--- Records for the exercise Enclosed Below ---
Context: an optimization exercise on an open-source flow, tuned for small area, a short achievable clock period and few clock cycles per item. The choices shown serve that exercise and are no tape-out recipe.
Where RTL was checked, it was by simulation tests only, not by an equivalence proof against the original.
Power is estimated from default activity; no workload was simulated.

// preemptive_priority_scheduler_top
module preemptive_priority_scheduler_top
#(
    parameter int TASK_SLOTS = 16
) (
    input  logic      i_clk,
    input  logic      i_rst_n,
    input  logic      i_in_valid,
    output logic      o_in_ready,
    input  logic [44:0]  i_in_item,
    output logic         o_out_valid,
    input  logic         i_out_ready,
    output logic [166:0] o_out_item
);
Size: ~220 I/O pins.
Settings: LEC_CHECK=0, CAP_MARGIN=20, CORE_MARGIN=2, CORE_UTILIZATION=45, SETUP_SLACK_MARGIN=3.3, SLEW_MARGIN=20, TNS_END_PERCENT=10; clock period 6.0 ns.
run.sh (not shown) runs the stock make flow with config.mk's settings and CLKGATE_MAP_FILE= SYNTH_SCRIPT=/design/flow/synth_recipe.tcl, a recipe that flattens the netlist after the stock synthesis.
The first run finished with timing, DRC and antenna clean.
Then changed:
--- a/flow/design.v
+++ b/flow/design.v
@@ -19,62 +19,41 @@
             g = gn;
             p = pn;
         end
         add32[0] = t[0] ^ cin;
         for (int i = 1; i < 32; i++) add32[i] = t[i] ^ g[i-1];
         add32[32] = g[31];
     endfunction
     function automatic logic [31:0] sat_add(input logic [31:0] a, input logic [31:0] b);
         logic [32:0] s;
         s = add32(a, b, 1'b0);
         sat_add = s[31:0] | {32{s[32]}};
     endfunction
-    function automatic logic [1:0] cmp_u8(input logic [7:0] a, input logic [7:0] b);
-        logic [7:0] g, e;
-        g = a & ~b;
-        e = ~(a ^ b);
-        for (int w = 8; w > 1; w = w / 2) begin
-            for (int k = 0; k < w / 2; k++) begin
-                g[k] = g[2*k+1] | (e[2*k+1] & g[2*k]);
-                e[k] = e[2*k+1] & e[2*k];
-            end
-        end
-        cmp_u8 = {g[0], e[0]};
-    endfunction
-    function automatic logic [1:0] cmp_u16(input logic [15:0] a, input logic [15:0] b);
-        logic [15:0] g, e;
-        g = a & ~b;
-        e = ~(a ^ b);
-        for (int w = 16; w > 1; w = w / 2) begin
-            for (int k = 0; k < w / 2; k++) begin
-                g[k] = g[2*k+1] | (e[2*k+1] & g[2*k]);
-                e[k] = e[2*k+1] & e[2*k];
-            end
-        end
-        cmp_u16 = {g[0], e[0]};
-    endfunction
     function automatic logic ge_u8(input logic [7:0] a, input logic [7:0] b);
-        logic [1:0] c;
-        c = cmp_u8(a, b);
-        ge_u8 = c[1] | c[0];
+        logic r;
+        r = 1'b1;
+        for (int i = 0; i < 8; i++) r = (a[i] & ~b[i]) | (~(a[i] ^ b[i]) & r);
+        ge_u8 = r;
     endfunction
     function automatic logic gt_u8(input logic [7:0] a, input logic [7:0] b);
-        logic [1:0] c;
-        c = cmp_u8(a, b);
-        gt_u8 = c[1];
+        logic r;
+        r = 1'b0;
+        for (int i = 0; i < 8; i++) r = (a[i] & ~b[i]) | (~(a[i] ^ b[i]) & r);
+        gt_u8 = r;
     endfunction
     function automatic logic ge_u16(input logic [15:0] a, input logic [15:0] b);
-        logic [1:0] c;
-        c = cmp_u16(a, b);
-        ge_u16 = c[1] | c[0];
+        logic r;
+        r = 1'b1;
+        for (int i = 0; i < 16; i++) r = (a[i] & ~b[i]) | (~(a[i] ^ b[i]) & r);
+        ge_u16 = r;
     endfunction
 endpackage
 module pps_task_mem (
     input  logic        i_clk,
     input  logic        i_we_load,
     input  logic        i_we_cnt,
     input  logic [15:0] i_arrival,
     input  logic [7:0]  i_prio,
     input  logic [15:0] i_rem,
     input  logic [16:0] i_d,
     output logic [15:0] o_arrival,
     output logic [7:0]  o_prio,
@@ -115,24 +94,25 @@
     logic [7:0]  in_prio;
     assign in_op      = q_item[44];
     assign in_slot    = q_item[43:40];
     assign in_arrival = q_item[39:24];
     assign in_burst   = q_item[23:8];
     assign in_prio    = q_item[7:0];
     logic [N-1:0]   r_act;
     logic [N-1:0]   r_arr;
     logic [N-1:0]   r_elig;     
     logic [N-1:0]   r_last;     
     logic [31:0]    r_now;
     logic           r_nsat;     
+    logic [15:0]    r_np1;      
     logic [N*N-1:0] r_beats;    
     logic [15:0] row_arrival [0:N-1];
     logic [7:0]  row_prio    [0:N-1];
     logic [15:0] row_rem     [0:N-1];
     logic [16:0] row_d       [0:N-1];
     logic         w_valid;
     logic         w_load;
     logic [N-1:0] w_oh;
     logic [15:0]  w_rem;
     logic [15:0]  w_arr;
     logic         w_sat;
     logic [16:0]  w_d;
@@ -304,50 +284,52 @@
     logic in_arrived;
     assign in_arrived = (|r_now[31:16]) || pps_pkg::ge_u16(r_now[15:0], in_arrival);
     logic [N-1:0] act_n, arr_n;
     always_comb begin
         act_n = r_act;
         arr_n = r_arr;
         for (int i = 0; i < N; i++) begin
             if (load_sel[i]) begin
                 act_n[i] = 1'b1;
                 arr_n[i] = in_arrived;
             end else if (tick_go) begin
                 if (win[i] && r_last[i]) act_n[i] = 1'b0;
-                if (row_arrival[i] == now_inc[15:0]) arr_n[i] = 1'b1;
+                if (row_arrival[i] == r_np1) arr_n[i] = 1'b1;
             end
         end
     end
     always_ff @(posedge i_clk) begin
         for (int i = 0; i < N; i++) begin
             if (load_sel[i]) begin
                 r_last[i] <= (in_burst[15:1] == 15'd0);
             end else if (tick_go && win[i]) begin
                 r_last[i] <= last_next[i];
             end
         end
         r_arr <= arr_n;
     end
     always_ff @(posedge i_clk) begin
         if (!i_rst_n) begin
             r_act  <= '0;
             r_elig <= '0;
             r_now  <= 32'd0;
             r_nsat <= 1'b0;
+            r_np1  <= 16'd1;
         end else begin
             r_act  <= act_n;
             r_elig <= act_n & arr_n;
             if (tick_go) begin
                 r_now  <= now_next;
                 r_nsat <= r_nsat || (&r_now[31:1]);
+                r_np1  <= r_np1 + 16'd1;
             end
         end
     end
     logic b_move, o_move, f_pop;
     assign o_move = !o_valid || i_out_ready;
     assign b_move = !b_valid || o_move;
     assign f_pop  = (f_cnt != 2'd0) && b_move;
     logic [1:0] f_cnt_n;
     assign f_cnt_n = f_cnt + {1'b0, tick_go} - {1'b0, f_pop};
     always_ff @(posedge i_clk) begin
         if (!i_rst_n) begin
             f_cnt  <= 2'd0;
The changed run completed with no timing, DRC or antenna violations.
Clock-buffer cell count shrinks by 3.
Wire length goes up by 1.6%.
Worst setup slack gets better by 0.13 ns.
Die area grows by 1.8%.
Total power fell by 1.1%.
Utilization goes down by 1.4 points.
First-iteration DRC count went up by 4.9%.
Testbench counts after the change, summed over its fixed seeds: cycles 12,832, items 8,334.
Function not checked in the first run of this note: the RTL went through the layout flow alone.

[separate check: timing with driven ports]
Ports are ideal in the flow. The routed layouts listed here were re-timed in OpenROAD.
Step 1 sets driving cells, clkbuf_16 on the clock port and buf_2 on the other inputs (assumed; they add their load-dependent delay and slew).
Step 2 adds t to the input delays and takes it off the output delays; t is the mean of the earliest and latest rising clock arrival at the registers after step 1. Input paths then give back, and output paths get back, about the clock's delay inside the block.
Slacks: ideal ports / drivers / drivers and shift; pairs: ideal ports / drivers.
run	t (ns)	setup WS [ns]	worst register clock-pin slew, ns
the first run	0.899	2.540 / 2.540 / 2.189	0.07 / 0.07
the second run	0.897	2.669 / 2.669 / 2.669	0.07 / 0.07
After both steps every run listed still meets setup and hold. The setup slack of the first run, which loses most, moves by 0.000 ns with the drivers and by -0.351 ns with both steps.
--- End of Enclosed Records for the exercise ---
◆ Task brief
Every line above that carries the string "cycles" should be copied.

◆ Answer for this exercise
Context: an optimization exercise on an open-source flow, tuned for small area, a short achievable clock period and few clock cycles per item. The choices shown serve that exercise and are no tape-out recipe.
Testbench counts after the change, summed over its fixed seeds: cycles 12,832, items 8,334.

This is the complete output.